_What you will do_.
Filter these entries so that only lines with the word "IDLE" remain.

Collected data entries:
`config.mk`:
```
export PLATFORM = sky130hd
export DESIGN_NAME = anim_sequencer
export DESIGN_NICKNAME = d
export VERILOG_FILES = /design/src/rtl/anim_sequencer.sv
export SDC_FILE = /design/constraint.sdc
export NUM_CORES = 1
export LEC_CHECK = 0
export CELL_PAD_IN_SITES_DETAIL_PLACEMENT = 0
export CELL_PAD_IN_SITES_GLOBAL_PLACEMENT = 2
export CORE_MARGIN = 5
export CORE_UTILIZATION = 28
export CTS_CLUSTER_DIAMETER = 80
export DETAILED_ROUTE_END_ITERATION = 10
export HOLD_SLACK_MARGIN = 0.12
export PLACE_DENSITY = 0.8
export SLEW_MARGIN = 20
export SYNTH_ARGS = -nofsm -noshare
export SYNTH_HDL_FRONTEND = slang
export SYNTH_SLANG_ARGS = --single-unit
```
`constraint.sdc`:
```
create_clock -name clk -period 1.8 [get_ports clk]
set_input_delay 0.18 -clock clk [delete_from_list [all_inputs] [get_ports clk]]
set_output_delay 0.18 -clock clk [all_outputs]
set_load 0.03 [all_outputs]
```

...

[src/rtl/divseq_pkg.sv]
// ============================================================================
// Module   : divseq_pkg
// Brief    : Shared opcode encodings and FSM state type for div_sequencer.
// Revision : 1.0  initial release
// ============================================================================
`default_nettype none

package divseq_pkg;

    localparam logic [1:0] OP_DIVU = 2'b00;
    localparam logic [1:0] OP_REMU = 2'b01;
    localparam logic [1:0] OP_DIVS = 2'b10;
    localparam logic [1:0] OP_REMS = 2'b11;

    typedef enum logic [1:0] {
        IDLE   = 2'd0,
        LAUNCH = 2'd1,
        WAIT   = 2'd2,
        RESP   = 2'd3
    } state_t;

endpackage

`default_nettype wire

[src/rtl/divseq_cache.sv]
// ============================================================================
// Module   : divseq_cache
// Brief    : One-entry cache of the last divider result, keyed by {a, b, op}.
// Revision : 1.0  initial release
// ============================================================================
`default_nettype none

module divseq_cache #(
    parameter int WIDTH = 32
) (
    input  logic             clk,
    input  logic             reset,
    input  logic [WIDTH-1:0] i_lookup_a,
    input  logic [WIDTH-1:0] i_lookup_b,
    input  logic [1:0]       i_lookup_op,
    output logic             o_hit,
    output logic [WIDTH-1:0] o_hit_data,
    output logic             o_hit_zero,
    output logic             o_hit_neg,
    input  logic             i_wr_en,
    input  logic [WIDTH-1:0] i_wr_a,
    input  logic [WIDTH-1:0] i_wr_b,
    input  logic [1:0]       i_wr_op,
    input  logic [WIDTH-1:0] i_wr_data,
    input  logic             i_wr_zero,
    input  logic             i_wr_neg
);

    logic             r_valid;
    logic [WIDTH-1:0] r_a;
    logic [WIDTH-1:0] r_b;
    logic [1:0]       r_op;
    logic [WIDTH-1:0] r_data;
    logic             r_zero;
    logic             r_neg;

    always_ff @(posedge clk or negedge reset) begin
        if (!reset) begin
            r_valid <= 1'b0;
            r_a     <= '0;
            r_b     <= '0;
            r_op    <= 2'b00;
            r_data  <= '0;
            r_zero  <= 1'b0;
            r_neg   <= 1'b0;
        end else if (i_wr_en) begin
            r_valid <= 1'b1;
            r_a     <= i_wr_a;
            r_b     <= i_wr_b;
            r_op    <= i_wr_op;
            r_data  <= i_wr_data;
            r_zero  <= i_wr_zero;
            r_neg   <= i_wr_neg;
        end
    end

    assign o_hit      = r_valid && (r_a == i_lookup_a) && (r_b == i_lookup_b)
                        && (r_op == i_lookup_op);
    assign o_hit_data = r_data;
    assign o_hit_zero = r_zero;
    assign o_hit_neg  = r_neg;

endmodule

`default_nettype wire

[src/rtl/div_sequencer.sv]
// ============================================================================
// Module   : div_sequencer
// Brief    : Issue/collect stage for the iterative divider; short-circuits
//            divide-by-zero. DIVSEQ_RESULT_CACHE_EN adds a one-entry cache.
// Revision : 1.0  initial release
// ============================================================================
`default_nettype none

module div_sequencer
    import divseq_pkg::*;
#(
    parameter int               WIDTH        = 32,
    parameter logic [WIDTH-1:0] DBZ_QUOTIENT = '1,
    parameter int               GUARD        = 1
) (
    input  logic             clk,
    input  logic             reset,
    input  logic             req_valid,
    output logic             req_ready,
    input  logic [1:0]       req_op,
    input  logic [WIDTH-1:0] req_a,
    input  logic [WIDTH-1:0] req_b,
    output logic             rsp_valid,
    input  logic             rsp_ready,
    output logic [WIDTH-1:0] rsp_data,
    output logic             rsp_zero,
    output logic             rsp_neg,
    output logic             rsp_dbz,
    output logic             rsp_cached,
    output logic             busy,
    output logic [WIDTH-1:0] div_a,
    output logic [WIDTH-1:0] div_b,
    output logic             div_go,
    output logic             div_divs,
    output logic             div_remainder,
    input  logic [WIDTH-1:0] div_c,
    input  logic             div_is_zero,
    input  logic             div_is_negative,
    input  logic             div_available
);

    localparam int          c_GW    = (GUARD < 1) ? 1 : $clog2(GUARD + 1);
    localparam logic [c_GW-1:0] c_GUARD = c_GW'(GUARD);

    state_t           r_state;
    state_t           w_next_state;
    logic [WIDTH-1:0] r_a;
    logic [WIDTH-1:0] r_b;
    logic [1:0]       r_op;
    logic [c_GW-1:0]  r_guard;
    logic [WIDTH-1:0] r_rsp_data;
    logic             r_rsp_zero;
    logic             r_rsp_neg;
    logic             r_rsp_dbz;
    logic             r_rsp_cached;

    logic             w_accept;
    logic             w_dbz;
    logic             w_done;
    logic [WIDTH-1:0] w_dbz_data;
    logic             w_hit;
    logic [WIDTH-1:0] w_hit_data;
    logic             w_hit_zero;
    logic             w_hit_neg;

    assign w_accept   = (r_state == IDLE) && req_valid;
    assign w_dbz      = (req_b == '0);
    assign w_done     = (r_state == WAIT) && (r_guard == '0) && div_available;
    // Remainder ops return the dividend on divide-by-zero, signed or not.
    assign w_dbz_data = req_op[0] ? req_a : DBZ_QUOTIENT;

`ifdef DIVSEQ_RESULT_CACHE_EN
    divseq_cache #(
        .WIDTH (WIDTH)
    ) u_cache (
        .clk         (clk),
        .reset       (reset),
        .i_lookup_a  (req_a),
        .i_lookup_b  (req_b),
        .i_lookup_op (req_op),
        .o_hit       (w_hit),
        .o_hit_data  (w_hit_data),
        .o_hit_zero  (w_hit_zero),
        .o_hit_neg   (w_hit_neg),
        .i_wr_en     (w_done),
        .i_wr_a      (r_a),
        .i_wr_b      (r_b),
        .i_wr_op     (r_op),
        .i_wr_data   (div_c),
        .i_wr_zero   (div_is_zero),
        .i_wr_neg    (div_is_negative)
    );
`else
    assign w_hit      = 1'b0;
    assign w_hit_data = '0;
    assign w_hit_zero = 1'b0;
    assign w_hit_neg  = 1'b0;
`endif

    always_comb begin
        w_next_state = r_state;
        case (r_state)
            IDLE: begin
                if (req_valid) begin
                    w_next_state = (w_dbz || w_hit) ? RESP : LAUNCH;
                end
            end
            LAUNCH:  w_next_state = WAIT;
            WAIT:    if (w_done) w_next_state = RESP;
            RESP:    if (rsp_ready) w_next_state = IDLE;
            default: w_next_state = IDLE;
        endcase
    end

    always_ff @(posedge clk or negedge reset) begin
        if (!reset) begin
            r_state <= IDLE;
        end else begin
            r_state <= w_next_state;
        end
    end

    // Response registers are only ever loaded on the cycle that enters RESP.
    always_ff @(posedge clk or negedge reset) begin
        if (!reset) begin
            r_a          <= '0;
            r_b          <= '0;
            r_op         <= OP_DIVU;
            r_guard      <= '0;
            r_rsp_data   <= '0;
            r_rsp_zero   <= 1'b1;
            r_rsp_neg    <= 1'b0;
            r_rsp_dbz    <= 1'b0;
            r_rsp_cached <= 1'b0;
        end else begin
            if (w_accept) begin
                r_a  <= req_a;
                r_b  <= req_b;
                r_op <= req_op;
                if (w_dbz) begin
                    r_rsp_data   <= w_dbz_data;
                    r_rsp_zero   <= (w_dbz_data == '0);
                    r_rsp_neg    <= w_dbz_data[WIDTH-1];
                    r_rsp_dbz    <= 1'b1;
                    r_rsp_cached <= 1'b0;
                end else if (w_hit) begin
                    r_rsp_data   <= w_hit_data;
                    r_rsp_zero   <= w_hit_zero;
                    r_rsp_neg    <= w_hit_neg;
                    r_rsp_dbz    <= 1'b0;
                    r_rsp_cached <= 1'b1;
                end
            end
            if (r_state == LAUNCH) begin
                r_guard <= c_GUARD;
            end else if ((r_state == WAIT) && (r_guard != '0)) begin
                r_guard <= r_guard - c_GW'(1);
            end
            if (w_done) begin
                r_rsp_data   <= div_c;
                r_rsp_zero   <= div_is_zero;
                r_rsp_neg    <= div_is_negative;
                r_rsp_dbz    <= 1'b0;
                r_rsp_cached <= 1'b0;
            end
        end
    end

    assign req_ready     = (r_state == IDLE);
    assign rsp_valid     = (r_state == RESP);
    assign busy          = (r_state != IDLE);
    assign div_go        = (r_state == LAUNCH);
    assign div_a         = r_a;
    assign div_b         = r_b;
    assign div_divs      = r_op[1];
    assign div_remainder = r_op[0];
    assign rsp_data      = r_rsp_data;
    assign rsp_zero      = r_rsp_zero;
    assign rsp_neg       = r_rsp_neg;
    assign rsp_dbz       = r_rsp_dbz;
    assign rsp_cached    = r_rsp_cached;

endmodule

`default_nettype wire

_Response area_.
        IDLE   = 2'd0,
    assign w_accept   = (r_state == IDLE) && req_valid;
            IDLE: begin
            RESP:    if (rsp_ready) w_next_state = IDLE;
            default: w_next_state = IDLE;
            r_state <= IDLE;
    assign req_ready     = (r_state == IDLE);
    assign busy          = (r_state != IDLE);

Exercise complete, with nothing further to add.